§ **Data to use**
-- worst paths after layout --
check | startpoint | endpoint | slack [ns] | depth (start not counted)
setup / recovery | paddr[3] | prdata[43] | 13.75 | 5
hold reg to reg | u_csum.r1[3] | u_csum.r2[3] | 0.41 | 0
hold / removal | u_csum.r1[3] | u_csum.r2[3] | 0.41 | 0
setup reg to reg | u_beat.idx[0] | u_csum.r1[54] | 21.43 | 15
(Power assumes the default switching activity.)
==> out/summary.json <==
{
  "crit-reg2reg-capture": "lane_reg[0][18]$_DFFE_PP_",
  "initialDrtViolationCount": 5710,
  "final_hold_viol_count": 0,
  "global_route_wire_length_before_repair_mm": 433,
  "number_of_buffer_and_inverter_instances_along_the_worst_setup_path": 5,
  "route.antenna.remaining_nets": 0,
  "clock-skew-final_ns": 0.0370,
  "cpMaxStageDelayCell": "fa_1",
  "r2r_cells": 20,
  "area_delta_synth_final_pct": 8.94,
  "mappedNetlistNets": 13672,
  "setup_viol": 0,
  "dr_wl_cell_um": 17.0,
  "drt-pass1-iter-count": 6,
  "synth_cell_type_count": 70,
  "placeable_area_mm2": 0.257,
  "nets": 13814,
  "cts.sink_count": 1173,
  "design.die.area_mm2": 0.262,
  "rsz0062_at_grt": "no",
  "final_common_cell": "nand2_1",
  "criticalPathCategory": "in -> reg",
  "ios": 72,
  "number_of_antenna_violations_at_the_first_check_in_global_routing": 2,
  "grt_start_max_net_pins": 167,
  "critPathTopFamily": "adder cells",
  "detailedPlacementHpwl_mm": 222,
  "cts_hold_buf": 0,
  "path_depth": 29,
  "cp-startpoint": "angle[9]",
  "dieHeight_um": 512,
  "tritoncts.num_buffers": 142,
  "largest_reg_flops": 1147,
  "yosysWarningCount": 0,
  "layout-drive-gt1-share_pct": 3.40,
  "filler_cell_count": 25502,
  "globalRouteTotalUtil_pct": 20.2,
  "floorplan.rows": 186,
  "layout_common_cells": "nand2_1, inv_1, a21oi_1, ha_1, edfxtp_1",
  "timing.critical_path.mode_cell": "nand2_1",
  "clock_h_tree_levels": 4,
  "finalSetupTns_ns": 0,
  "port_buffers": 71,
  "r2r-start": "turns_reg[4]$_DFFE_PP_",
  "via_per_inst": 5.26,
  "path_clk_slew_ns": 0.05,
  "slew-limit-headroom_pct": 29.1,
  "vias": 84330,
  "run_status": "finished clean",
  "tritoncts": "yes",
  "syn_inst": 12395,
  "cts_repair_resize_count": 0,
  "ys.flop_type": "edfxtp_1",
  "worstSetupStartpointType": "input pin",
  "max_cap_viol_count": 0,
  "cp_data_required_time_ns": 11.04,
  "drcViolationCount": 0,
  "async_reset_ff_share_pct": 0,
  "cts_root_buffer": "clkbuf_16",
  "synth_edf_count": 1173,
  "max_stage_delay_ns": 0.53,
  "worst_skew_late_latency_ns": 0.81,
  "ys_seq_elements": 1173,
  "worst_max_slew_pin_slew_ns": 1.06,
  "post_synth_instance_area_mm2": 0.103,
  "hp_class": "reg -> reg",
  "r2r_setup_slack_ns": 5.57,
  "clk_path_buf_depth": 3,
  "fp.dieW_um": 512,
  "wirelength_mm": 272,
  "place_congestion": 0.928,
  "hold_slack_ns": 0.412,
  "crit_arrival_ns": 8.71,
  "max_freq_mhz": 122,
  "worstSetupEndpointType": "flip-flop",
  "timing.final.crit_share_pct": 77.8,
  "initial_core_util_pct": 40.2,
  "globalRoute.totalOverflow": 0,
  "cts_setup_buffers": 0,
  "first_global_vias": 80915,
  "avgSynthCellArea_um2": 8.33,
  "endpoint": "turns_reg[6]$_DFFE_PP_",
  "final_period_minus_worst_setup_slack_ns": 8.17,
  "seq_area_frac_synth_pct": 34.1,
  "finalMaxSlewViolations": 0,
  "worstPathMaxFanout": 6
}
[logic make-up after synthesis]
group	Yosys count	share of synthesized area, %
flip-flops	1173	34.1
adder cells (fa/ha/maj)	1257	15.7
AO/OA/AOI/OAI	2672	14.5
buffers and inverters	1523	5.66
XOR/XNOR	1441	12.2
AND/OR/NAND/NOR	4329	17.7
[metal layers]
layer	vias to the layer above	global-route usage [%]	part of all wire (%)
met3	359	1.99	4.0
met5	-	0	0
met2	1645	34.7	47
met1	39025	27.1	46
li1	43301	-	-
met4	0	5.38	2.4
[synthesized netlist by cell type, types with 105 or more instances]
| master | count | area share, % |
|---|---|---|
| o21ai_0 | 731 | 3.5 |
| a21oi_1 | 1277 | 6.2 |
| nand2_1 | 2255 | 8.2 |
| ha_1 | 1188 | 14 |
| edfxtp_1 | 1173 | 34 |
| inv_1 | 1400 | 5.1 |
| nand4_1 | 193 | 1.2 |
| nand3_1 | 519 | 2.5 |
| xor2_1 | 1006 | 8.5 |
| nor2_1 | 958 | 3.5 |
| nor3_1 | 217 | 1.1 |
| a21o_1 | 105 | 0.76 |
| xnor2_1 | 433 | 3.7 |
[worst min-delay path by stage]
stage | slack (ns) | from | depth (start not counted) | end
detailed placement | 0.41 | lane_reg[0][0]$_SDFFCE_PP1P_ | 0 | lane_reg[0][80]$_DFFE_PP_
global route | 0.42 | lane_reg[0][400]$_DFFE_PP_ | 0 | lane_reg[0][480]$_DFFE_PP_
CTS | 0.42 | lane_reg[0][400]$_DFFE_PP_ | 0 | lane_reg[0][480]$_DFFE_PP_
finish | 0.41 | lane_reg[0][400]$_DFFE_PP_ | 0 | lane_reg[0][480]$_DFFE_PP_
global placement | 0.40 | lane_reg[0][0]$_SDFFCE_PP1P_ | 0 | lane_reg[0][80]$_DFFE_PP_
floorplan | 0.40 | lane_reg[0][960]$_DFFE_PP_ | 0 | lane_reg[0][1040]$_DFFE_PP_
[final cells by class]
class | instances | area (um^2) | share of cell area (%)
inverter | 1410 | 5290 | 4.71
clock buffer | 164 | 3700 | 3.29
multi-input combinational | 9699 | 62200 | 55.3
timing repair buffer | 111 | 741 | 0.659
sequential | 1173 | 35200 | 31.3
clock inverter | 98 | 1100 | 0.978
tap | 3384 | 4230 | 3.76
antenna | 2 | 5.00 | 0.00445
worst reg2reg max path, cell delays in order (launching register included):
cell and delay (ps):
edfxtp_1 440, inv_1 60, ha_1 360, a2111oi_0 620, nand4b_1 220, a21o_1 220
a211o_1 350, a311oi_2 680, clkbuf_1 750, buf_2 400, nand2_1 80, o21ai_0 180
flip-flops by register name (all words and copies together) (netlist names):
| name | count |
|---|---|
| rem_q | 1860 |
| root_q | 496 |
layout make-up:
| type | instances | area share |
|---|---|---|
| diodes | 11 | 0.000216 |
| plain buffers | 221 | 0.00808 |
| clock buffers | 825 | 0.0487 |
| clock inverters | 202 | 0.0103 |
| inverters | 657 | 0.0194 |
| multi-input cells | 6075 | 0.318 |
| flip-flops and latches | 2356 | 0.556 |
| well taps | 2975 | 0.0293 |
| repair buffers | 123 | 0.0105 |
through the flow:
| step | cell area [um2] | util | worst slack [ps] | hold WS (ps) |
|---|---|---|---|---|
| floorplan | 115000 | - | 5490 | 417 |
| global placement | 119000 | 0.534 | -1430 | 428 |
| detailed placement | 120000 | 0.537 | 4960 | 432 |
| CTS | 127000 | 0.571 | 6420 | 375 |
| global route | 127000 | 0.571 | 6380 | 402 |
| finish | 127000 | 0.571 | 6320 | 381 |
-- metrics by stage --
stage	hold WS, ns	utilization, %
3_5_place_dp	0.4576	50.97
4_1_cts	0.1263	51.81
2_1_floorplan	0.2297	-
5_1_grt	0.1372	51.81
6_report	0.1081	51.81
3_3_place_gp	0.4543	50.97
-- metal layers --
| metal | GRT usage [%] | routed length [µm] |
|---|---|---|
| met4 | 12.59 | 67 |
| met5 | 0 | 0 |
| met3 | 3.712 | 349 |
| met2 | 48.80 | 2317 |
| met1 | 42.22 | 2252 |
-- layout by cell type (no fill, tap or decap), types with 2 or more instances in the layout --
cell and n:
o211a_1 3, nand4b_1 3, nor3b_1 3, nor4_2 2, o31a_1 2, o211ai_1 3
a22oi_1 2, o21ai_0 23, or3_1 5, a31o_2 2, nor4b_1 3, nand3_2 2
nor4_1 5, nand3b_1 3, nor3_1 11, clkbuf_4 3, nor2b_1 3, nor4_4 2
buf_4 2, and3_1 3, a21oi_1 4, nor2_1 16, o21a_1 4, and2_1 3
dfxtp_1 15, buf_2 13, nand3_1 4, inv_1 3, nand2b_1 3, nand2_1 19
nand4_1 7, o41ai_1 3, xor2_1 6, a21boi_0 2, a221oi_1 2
===== src/rqwf_pkg.sv =====
`timescale 1ns / 1ps

package rqwf_pkg;

	localparam int WINDOW_MAX     = 4096;
	localparam int LEN_BITS       = 24;
	localparam int QUAL_FRAC_BITS = 16;

	localparam int IDX_W      = $clog2(WINDOW_MAX);
	localparam int WIN_W      = IDX_W + 1;
	localparam int WIN_CFG_W  = 13;
	localparam int TOT_W      = LEN_BITS + QUAL_FRAC_BITS;
	localparam int WSUM_W     = IDX_W + QUAL_FRAC_BITS;
	localparam int PCT_W      = 15;
	localparam int SCALE_SH   = QUAL_FRAC_BITS - 8;
	localparam int NUM_W      = ((TOT_W > WSUM_W) ? TOT_W : WSUM_W) + PCT_W;
	localparam int DIV_A      = LEN_BITS + ((SCALE_SH > 0) ? SCALE_SH : 1);
	localparam int DIV_B      = WIN_W + SCALE_SH;
	localparam int DIV_W      = (DIV_A > DIV_B) ? DIV_A : DIV_B;
	localparam int QUO_W      = IDX_W + PCT_W;
	localparam int CNT_W      = $clog2(QUO_W);
	localparam int CFG_IDX_W  = 3;
	localparam int CFG_DATA_W = LEN_BITS;

	localparam int PCT_MUL    = 100;
	localparam int LSCORE_MUL = 25600;
	localparam int LEN_OFFSET = 5000;
	localparam int HALF_BASE  = 1 << (QUAL_FRAC_BITS - 1);

	localparam int SH_UP = (QUAL_FRAC_BITS >= 16) ? QUAL_FRAC_BITS - 16 : 0;
	localparam int SH_DN = (QUAL_FRAC_BITS < 16) ? 16 - QUAL_FRAC_BITS : 0;

	// configuration register indexes
	localparam logic [CFG_IDX_W-1:0] CFG_WINDOW_BASES       = 3'd0;
	localparam logic [CFG_IDX_W-1:0] CFG_MIN_READ_LENGTH    = 3'd1;
	localparam logic [CFG_IDX_W-1:0] CFG_MAX_READ_LENGTH    = 3'd2;
	localparam logic [CFG_IDX_W-1:0] CFG_MIN_MEAN_QUALITY   = 3'd3;
	localparam logic [CFG_IDX_W-1:0] CFG_MIN_WINDOW_QUALITY = 3'd4;
	localparam logic [CFG_IDX_W-1:0] CFG_CHECK_ENABLES      = 3'd5;

	// check enable bits
	localparam int CHK_MIN_LEN = 0;
	localparam int CHK_MAX_LEN = 1;
	localparam int CHK_MEAN    = 2;
	localparam int CHK_WINDOW  = 3;

	// correctness probability of Phred 0..47, Q16, saturated
	localparam logic [15:0] QUAL_Q16 [48] = '{
		16'd0,     16'd13479, 16'd24186, 16'd32690, 16'd39446, 16'd44812,
		16'd49074, 16'd52460, 16'd55149, 16'd57286, 16'd58982, 16'd60330,
		16'd61401, 16'd62251, 16'd62927, 16'd63464, 16'd63890, 16'd64228,
		16'd64497, 16'd64711, 16'd64881, 16'd65015, 16'd65122, 16'd65208,
		16'd65275, 16'd65329, 16'd65371, 16'd65405, 16'd65432, 16'd65453,
		16'd65470, 16'd65484, 16'd65495, 16'd65503, 16'd65510, 16'd65515,
		16'd65520, 16'd65523, 16'd65526, 16'd65528, 16'd65529, 16'd65531,
		16'd65532, 16'd65533, 16'd65533, 16'd65534, 16'd65534, 16'd65535
	};

	typedef enum logic [2:0] {
		ST_RUN,
		ST_MEAN_GO,
		ST_MEAN_WAIT,
		ST_WIN_GO,
		ST_WIN_WAIT,
		ST_LEN_GO,
		ST_LEN_WAIT,
		ST_EMIT
	} fin_state_t;

	typedef struct packed {
		logic             start;
		logic [NUM_W-1:0] num;
		logic [DIV_W-1:0] den;
	} div_req_t;

	typedef struct packed {
		logic             done;
		logic [QUO_W-1:0] quo;
	} div_rsp_t;

	typedef struct packed {
		logic [LEN_BITS-1:0] read_length;
		logic                length_saturated;
		logic [PCT_W-1:0]    mean_quality;
		logic [PCT_W-1:0]    window_quality;
		logic [PCT_W-1:0]    length_score;
		logic                passed;
	} result_t;

	function automatic logic [QUAL_FRAC_BITS-1:0] char_quality(input logic [7:0] c);
		logic [7:0]  q;
		logic [5:0]  qi;
		logic [31:0] v;
		q  = c - 8'd33;
		qi = (q > 8'd47) ? 6'd47 : q[5:0];
		v  = (32'(QUAL_Q16[qi]) << SH_UP) >> SH_DN;
		if (c < 8'd33) begin
			return '0;
		end
		return QUAL_FRAC_BITS'(v);
	endfunction

endpackage


===== src/rqwf_div.sv =====
`timescale 1ns / 1ps

module rqwf_div (
	input  logic               clk,
	input  logic               arst_n,
	input  rqwf_pkg::div_req_t req,
	output rqwf_pkg::div_rsp_t rsp
);
	import rqwf_pkg::*;

	logic             busy_q;
	logic             done_q;
	logic [CNT_W-1:0] cnt_q;
	logic [DIV_W-1:0] rem_q;
	logic [DIV_W-1:0] den_q;
	logic [QUO_W-1:0] low_q;

	logic [DIV_W:0]   trial;
	logic [DIV_W:0]   diff;
	logic             ge;
	logic [DIV_W-1:0] rem_nxt;

	// one quotient bit per cycle, numerator bits shift out as quotient shifts in
	always_comb begin
		trial   = {rem_q, low_q[QUO_W-1]};
		diff    = trial - {1'b0, den_q};
		ge      = trial >= {1'b0, den_q};
		rem_nxt = ge ? diff[DIV_W-1:0] : trial[DIV_W-1:0];
	end

	always_ff @(posedge clk or negedge arst_n) begin
		if (!arst_n) begin
			busy_q <= 1'b0;
			done_q <= 1'b0;
			cnt_q  <= '0;
		end else begin
			done_q <= 1'b0;
			if (req.start) begin
				busy_q <= 1'b1;
				cnt_q  <= CNT_W'(QUO_W - 1);
			end else if (busy_q) begin
				if (cnt_q == '0) begin
					busy_q <= 1'b0;
					done_q <= 1'b1;
				end else begin
					cnt_q <= cnt_q - CNT_W'(1);
				end
			end
		end
	end

	always_ff @(posedge clk) begin
		if (req.start) begin
			rem_q <= DIV_W'(req.num >> QUO_W);
			low_q <= req.num[QUO_W-1:0];
			den_q <= req.den;
		end else if (busy_q) begin
			rem_q <= rem_nxt;
			low_q <= {low_q[QUO_W-2:0], ge};
		end
	end

	assign rsp.done = done_q;
	assign rsp.quo  = low_q;

	a_start_idle: assert property (@(posedge clk) disable iff (!arst_n)
		req.start |-> !busy_q)
		else $error("divider started while busy");

	a_last_step_done: assert property (@(posedge clk) disable iff (!arst_n)
		busy_q && cnt_q == '0 && !req.start |=> done_q && !busy_q)
		else $error("divider missed its done pulse");

	a_done_single: assert property (@(posedge clk) disable iff (!arst_n)
		done_q |=> !done_q)
		else $error("divider done longer than one cycle");

endmodule


===== config.mk =====
export PLATFORM = sky130hd
export DESIGN_NAME = rqwf_div
export DESIGN_NICKNAME = d
export VERILOG_FILES = /design/src/rqwf_pkg.sv /design/src/rqwf_div.sv
export SDC_FILE = /design/constraint.sdc
export NUM_CORES = 1
export LEC_CHECK = 0
export ABC_AREA = 1
export BUFFER_PORTS_ARGS = -buffer_cell sky130_fd_sc_hd__buf_2
export CAP_MARGIN = 15
export CORE_MARGIN = 2
export CORE_UTILIZATION = 32
export CTS_CLUSTER_SIZE = 25
export DETAILED_ROUTE_END_ITERATION = 16
export GPL_TIMING_DRIVEN = 0
export PLACE_DENSITY = 0.53
export SKIP_CTS_REPAIR_TIMING = 1
export SLEW_MARGIN = 0
export SYNTH_ARGS = -nofsm -noshare
export SYNTH_HDL_FRONTEND = slang
export SYNTH_SLANG_ARGS = --single-unit
export TNS_END_PERCENT = 20

===== constraint.sdc =====
create_clock -name clk -period 2.9 [get_ports clk]
set_clock_uncertainty 0.15 [all_clocks]
set_input_delay 0.145 -clock clk [delete_from_list [all_inputs] [get_ports clk]]
set_output_delay 0.145 -clock clk [all_outputs]
set_load 0.01 [all_outputs]

==> results of run 1 <==
[cells by family after synthesis]
logic type      Yosys count  synth area share (%)
simple gates            590                 36.30
buf+inv                 191                 10.97
flops                    98                 41.77
fa+ha+maj                35                 6.488
compound gates           31                 2.552
xor+xnor                 15                 1.914
[worst max-delay path by stage]
stage,cells after the start,slack (ns),to
3_3_place_gp,8,-1.33,cnt_q[4]$_DFFE_PN0P_
2_1_floorplan,7,0.34,cnt_q[4]$_DFFE_PN0P_
5_1_grt,13,0.03,rem_q[23]$_DFFE_PP_
3_5_place_dp,9,-0.04,cnt_q[4]$_DFFE_PN0P_
4_1_cts,13,0.18,rem_q[23]$_DFFE_PP_
6_report,13,0.18,rem_q[23]$_DFFE_PP_
[through the flow]
stage	total power, uW	TNS, ns	setup WS, ns	instance area [um2]
final	7481	0	0.1847	9029
after global placement	6052	-40.59	-1.331	7795
after floorplan	5045	0	0.3433	6865
after global routing	8199	0	0.02517	9026
after CTS	7454	0	0.1824	8135
after detailed placement	6073	-0.04416	-0.04416	7815
[tightest hold or removal path, delay by kind of cell]
family / cells / cell delay (ns)
AO/OA/AOI/OAI: 1 / 0.15
buffers and inverters: 1 / 0.08
AND/OR/NAND/NOR: 1 / 0.03
[layout make-up]
class,instances,area (um2),share of cell area (%)
repair buffers,207,1496,16.57
plain buffers,22,118.9,1.317
flip-flops and latches,98,2868,31.76
inverters,169,634.4,7.026
multi-input cells,671,3244,35.93
clock buffers,9,225.2,2.494
diodes,1,2.502,0.02772
clock inverters,7,95.09,1.053
well taps,275,344.1,3.811
[state kept, by name, indices dropped and copies added, names as in the netlist]
register and flops:
busy_q 1, cnt_q 5, low_q 27, rem_q 32
den_q 32, done_q 1
[power groups by stage]
| stage | logic, uW | clock network (uW) | registers [uW] |
|---|---|---|---|
| after floorplan | 2970 | 0 | 2070 |
| after global placement | 3950 | 0 | 2100 |
| after detailed placement | 3980 | 0 | 2100 |
| after CTS | 3990 | 1390 | 2080 |
| after global routing | 4650 | 1440 | 2120 |
| final | 4060 | 1350 | 2070 |
[routing by layer]
layer / global-route usage (%) / vias to the layer above
met4: 5.943 / 0
met3: 4.273 / 22
met5: 0 / -
met2: 28.09 / 148
li1: - / 3417
met1: 22.26 / 2817
[synthesized netlist by cell type, drive strengths merged (4+ instances only)]
cell,count
nand2,422
inv,168
edfxtp,87
nand3,72
nor2,52
ha,34
nand3b,28
a21oi,22
xnor2,14
buf,12
clkbuf,10
dfrtp,7
nor3,6
and2,5
dfxtp,4
nand4,4
o21ai,4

§ **Exercise directions**
Look above for the line with "[metal layers]" and the line with "519 | 2.5 |". Retype those two lines and every line between them exactly, adding nothing.

§ **Answer area**
[metal layers]
layer	vias to the layer above	global-route usage [%]	part of all wire (%)
met3	359	1.99	4.0
met5	-	0	0
met2	1645	34.7	47
met1	39025	27.1	46
li1	43301	-	-
met4	0	5.38	2.4
[synthesized netlist by cell type, types with 105 or more instances]
| master | count | area share, % |
|---|---|---|
| o21ai_0 | 731 | 3.5 |
| a21oi_1 | 1277 | 6.2 |
| nand2_1 | 2255 | 8.2 |
| ha_1 | 1188 | 14 |
| edfxtp_1 | 1173 | 34 |
| inv_1 | 1400 | 5.1 |
| nand4_1 | 193 | 1.2 |
| nand3_1 | 519 | 2.5 |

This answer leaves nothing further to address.